Is Climate Change Killing the Indian Farmer?

We have an agrarian crisis today because we have failed to think through what kind of agriculture we need.

Author: Nandini Majumdar | Published: August 30, 2017

The starkest manifestation of India’s ‘agrarian crisis’ is suicides by farmers that have taken place in increasing numbers – 8,000 in 2015, a 42% increase from the year before, and according to data reported so far from only five states, around 7,000 in 2016. Commentators have focused on every issue from farm productivity to loan waivers to governmental promises in analysing the crisis.

Despite so much having been said – and perhaps partly because of it – something as extreme as taking one’s life has, at one level, come to seem like a familiar happening. For most of us who live in cities, the lives and deaths of farmers are, although tragic, events happening elsewhere to others.

At the risk of adding to the high level of exchange, but in the hope of making that exchange more meaningful, we need to still ask: how do different parts of the discussion fit together? Can we make the different analyses of the subject relate to each other more revealingly?

Two recent empirical studies give us ways of doing that.

The first study, conducted by a Doctoral candidate in Agricultural and Resource Economics at the University of California at Berkeley, draws a positive correlation between rising temperatures and farmers’ suicides in India.

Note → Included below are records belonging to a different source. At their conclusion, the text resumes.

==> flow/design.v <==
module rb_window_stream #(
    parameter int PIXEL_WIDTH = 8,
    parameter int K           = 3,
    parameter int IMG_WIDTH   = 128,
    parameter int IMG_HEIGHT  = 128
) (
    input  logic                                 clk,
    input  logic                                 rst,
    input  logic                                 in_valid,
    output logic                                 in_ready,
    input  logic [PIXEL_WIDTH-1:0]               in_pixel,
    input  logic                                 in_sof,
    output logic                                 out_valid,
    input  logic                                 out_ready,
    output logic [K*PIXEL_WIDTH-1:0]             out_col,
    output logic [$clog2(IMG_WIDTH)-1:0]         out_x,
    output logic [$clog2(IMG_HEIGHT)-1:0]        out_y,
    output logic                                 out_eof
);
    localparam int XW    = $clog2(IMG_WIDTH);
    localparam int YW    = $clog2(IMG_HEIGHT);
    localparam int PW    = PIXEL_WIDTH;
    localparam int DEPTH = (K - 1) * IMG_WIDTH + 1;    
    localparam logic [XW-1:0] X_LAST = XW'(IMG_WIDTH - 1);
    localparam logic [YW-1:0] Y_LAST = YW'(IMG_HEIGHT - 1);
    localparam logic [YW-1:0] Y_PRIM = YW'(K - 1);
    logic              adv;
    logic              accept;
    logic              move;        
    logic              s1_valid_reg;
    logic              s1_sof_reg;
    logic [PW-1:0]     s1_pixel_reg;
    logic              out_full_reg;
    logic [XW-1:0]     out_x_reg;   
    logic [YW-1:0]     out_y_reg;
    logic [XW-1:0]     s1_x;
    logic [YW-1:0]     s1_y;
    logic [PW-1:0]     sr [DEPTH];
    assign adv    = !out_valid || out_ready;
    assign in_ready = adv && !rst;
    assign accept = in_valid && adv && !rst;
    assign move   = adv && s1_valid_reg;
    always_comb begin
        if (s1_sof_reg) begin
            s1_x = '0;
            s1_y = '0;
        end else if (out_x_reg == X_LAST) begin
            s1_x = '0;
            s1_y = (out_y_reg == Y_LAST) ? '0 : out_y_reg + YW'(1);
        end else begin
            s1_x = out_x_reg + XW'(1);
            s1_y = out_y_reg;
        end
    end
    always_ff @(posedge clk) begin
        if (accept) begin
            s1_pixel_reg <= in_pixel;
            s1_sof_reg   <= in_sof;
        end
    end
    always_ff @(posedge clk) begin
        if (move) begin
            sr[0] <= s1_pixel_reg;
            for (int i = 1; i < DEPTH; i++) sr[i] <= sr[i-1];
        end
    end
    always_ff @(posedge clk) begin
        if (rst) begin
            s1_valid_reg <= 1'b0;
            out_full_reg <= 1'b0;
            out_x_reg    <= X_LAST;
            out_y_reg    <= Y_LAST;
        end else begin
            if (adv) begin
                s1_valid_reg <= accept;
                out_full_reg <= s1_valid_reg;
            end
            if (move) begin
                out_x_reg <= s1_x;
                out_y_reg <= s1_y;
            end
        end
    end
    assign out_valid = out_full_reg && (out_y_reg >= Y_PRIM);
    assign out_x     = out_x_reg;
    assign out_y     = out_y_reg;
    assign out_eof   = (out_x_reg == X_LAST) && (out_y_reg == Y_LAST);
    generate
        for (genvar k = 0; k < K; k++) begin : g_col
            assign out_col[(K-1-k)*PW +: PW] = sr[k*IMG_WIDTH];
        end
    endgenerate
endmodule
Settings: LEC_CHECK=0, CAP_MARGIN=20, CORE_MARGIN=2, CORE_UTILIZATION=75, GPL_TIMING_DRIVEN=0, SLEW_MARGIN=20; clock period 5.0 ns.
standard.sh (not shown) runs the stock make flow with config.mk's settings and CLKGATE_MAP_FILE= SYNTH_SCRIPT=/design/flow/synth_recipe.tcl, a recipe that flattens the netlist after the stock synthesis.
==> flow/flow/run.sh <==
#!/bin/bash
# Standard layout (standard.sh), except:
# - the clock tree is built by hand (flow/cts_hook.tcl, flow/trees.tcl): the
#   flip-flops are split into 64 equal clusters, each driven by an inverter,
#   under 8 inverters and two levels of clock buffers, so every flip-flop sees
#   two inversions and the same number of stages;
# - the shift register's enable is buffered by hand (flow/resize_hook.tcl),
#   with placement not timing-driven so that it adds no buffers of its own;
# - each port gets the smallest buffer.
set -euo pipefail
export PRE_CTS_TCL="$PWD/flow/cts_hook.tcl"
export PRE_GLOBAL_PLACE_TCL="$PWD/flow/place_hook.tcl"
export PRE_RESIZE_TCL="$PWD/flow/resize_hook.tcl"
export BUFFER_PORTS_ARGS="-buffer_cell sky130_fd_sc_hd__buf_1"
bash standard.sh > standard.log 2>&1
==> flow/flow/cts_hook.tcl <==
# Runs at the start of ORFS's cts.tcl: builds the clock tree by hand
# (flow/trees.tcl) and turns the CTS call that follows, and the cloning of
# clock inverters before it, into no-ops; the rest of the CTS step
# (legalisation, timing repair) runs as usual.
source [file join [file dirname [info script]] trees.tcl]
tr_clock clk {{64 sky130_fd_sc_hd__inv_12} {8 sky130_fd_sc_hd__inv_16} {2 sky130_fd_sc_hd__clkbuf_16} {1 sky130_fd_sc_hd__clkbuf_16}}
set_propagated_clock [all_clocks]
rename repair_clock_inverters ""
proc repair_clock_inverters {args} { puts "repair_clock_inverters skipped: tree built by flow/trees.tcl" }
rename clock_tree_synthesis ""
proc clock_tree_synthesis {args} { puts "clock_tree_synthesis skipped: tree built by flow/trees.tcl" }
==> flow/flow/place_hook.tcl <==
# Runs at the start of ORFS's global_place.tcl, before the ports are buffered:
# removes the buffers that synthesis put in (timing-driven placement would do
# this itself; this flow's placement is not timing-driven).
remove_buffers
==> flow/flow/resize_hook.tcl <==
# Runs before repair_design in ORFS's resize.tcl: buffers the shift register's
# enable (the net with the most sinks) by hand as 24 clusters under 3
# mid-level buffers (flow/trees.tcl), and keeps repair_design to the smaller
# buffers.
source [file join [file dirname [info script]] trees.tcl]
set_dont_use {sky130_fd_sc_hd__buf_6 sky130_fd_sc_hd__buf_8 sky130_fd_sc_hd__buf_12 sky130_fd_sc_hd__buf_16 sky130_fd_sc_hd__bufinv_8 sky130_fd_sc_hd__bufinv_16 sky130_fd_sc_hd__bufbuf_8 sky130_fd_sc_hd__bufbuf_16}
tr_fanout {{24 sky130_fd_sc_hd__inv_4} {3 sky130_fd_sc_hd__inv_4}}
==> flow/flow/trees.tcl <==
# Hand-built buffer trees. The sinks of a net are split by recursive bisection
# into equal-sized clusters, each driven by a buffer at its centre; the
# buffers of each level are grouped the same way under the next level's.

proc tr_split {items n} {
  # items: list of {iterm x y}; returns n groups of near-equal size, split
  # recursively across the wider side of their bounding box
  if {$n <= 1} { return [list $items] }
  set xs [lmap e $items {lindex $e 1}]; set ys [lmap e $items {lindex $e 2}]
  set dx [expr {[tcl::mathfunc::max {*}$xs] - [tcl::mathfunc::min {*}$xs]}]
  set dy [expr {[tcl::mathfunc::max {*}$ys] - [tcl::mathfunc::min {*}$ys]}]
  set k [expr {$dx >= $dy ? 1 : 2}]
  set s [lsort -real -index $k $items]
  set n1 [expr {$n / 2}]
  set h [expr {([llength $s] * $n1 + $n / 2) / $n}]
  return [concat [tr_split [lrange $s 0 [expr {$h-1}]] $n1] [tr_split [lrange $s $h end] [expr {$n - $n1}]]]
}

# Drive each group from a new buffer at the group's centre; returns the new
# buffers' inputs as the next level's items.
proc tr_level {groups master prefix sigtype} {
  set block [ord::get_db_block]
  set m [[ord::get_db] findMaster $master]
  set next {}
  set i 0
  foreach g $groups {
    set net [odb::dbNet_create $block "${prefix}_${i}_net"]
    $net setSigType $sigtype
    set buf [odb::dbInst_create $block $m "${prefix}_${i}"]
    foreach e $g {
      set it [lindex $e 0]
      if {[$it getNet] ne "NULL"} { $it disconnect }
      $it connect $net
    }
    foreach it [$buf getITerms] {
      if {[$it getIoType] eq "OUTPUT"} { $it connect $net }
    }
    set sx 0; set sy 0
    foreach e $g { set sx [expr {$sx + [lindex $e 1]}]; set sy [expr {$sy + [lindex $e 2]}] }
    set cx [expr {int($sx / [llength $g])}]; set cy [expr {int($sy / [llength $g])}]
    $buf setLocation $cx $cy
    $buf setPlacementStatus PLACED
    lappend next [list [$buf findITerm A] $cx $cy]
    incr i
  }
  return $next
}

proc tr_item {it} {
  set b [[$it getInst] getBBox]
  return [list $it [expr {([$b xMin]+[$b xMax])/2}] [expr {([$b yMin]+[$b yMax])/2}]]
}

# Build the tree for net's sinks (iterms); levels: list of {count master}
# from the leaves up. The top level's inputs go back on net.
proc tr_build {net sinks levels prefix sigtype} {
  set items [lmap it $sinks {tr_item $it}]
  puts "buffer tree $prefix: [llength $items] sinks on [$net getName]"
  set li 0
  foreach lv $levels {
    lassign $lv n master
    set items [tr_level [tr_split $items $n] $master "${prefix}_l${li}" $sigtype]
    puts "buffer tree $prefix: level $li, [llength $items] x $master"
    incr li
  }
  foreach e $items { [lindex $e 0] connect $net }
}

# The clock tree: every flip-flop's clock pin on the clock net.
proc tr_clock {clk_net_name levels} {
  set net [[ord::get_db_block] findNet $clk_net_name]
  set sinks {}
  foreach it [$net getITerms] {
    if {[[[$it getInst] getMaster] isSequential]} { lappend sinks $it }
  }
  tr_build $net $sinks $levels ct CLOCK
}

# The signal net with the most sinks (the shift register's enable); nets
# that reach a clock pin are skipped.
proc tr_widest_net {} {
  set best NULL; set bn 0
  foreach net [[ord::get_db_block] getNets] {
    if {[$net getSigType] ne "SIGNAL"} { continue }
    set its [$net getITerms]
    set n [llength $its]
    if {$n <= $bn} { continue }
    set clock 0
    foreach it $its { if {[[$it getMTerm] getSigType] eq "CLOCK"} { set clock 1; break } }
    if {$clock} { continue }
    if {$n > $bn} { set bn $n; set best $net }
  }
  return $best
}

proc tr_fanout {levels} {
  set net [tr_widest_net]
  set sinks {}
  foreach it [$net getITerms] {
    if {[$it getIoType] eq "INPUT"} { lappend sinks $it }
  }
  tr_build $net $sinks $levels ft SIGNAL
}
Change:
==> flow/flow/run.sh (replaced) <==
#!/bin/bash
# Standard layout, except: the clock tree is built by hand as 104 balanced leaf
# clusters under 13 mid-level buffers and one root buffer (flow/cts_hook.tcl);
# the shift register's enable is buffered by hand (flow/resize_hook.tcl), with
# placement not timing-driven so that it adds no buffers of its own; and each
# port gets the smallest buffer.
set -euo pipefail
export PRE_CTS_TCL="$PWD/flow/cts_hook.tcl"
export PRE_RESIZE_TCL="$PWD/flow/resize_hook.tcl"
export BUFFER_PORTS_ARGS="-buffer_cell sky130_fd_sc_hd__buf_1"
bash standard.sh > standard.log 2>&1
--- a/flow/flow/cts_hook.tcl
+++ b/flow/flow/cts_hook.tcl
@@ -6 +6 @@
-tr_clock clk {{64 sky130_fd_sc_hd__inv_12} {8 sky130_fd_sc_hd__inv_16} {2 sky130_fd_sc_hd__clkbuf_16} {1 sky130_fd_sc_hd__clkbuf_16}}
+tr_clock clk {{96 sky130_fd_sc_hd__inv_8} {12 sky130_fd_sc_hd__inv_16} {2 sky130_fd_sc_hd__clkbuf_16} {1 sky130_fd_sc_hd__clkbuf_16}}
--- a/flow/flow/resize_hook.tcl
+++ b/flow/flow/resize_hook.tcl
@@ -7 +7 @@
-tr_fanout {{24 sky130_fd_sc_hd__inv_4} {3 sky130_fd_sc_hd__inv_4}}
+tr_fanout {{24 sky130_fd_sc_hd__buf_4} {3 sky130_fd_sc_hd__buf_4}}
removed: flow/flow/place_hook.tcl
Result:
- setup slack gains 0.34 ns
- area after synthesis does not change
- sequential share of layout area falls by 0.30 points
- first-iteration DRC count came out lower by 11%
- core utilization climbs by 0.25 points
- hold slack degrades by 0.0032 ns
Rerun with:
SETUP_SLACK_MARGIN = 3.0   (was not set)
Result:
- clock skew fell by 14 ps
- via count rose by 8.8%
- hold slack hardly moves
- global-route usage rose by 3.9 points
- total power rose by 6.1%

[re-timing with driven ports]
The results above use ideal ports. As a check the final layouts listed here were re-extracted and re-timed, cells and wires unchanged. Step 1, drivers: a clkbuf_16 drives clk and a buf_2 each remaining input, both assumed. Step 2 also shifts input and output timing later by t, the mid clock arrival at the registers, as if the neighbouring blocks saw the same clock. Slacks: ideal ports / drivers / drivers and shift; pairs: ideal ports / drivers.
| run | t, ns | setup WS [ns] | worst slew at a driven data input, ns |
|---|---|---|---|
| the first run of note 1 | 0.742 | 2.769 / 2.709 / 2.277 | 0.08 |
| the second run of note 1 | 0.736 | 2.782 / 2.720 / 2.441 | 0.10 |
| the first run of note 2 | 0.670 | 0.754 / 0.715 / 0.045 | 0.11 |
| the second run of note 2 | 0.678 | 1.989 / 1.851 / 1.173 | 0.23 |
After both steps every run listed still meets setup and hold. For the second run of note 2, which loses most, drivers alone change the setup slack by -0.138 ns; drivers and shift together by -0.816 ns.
This is an optimization exercise on Yosys and OpenROAD, whose aim is small area and a short achievable clock period, not a production implementation.
The RTL was checked by simulation tests, not by an equivalence proof against the original design.

<file path="flow/design.v">
module mul_div_unit #(
    parameter int WIDTH   = 32,
    parameter int MUL_LAT = 5,
    parameter int DIV_LAT = 10
) (
    input  logic             clk,
    input  logic             reset,
    input  logic             start,
    input  logic [2:0]       op,
    input  logic [WIDTH-1:0] a,
    input  logic [WIDTH-1:0] b,
    input  logic             flush,
    output logic             busy,
    output logic             done,
    output logic [WIDTH-1:0] hi,
    output logic [WIDTH-1:0] lo
);
    localparam int MAX_LAT = (MUL_LAT > DIV_LAT) ? MUL_LAT : DIV_LAT;
    localparam int CW      = $clog2(MAX_LAT + 1);
    typedef enum logic { IDLE, RUN } state_e;
    typedef enum logic [2:0] {
        OP_MULT  = 3'b000,
        OP_MULTU = 3'b001,
        OP_DIV   = 3'b010,
        OP_DIVU  = 3'b011,
        OP_MTHI  = 3'b100,
        OP_MTLO  = 3'b101
    } op_e;
    state_e           state;
    logic [CW-1:0]    cnt;
    logic [WIDTH-1:0] ra, rb;
    logic             div_q;    
    logic             uns_q;    
    logic [2*WIDTH-1:0] a_ext, b_ext, prod;
    logic               neg_a, neg_b;
    logic [WIDTH-1:0]   mag_a, mag_b, divisor, quo_mag, rem_mag;
    logic [WIDTH-1:0]   res_hi, res_lo;
    always_comb begin
        a_ext = uns_q ? {{WIDTH{1'b0}}, ra} : {{WIDTH{ra[WIDTH-1]}}, ra};
        b_ext = uns_q ? {{WIDTH{1'b0}}, rb} : {{WIDTH{rb[WIDTH-1]}}, rb};
        prod  = a_ext * b_ext;
    end
    always_comb begin
        neg_a   = !uns_q && ra[WIDTH-1];
        neg_b   = !uns_q && rb[WIDTH-1];
        mag_a   = neg_a ? -ra : ra;
        mag_b   = neg_b ? -rb : rb;
        divisor = (rb == '0) ? WIDTH'(1) : mag_b;
        quo_mag = mag_a / divisor;
        rem_mag = mag_a % divisor;
    end
    always_comb begin
        res_hi = prod[2*WIDTH-1:WIDTH];
        res_lo = prod[WIDTH-1:0];
        if (div_q) begin
            if (rb == '0) begin
                res_lo = '1;
                res_hi = ra;
            end else begin
                res_lo = (neg_a ^ neg_b) ? -quo_mag : quo_mag;
                res_hi = neg_a ? -rem_mag : rem_mag;
            end
        end
    end
    always_ff @(posedge clk or posedge reset) begin
        if (reset) begin
            state <= IDLE;
            cnt   <= '0;
            busy  <= 1'b0;
            done  <= 1'b0;
            hi    <= '0;
            lo    <= '0;
            ra    <= '0;
            rb    <= '0;
            div_q <= 1'b0;
            uns_q <= 1'b0;
        end else begin
            done <= 1'b0;
            case (state)
                IDLE: begin
                    if (start && !flush) begin
                        case (op)
                            OP_MULT, OP_MULTU, OP_DIV, OP_DIVU: begin
                                ra    <= a;
                                rb    <= b;
                                div_q <= op[1];
                                uns_q <= op[0];
                                cnt   <= op[1] ? CW'(DIV_LAT) : CW'(MUL_LAT);
                                busy  <= 1'b1;
                                state <= RUN;
                            end
                            OP_MTHI: hi <= a;
                            OP_MTLO: lo <= a;
                            default: ;
                        endcase
                    end
                end
                RUN: begin
                    if (flush) begin
                        cnt   <= '0;
                        busy  <= 1'b0;
                        state <= IDLE;
                    end else if (cnt == CW'(1)) begin
                        hi    <= res_hi;
                        lo    <= res_lo;
                        cnt   <= '0;
                        done  <= 1'b1;
                        busy  <= 1'b0;
                        state <= IDLE;
                    end else begin
                        cnt <= cnt - CW'(1);
                    end
                end
                default: state <= IDLE;
            endcase
        end
    end
endmodule
</file>
<file path="flow/run.sh">
#!/bin/bash
# synth_recipe.tcl (not shown) runs the flow's synth.tcl, then flattens the netlist and writes it again
# the make line also repeats each setting of config.mk as NAME=value (left out here)
make -C /OpenROAD-flow-scripts/flow DESIGN_CONFIG=/design/flow/config.mk WORK_HOME=/design/flow/orfs CLKGATE_MAP_FILE= SYNTH_SCRIPT=/design/flow/synth_recipe.tcl finish
</file>
<file path="flow/config.mk">
export PLATFORM = sky130hd
export DESIGN_NAME = mul_div_unit
export DESIGN_NICKNAME = mul_div_unit
export VERILOG_FILES = /design/flow/design.v
export SDC_FILE = /design/flow/constraint.sdc
export NUM_CORES = 4
export LEC_CHECK = 0
export CAP_MARGIN = 20
export CORE_MARGIN = 2
export CORE_UTILIZATION = 40
export SLEW_MARGIN = 20
</file>
<file path="flow/constraint.sdc">
create_clock -name core_clock -period 90.0 [get_ports {clk}]
set_input_delay 18.0000 -clock core_clock [delete_from_list [all_inputs] [get_ports {clk}]]
set_output_delay 18.0000 -clock core_clock [all_outputs]
set_load 0.01 [all_outputs]
</file>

Comparing data on suicides, crop yields and cumulative exposure to temperature and rainfall across India, Tamma A. Carleton finds that for temperatures above 20º C, a 1º C increase on a single day causes 70 suicides on average during growing season. Temperatures during the non-growing season have no identifiable impact on suicide rates. Additionally, with rising temperatures, crop yields fall during growing seasons, but react minimally during non-growing seasons. This suggests that rising temperatures increase suicide rate through an agricultural channel of lowered crop yields. The study concludes that warming over the last 30 years has caused 59,300 suicides. This accounts for 6.8% of the total upward trend in India’s average suicide rate over the past three decades.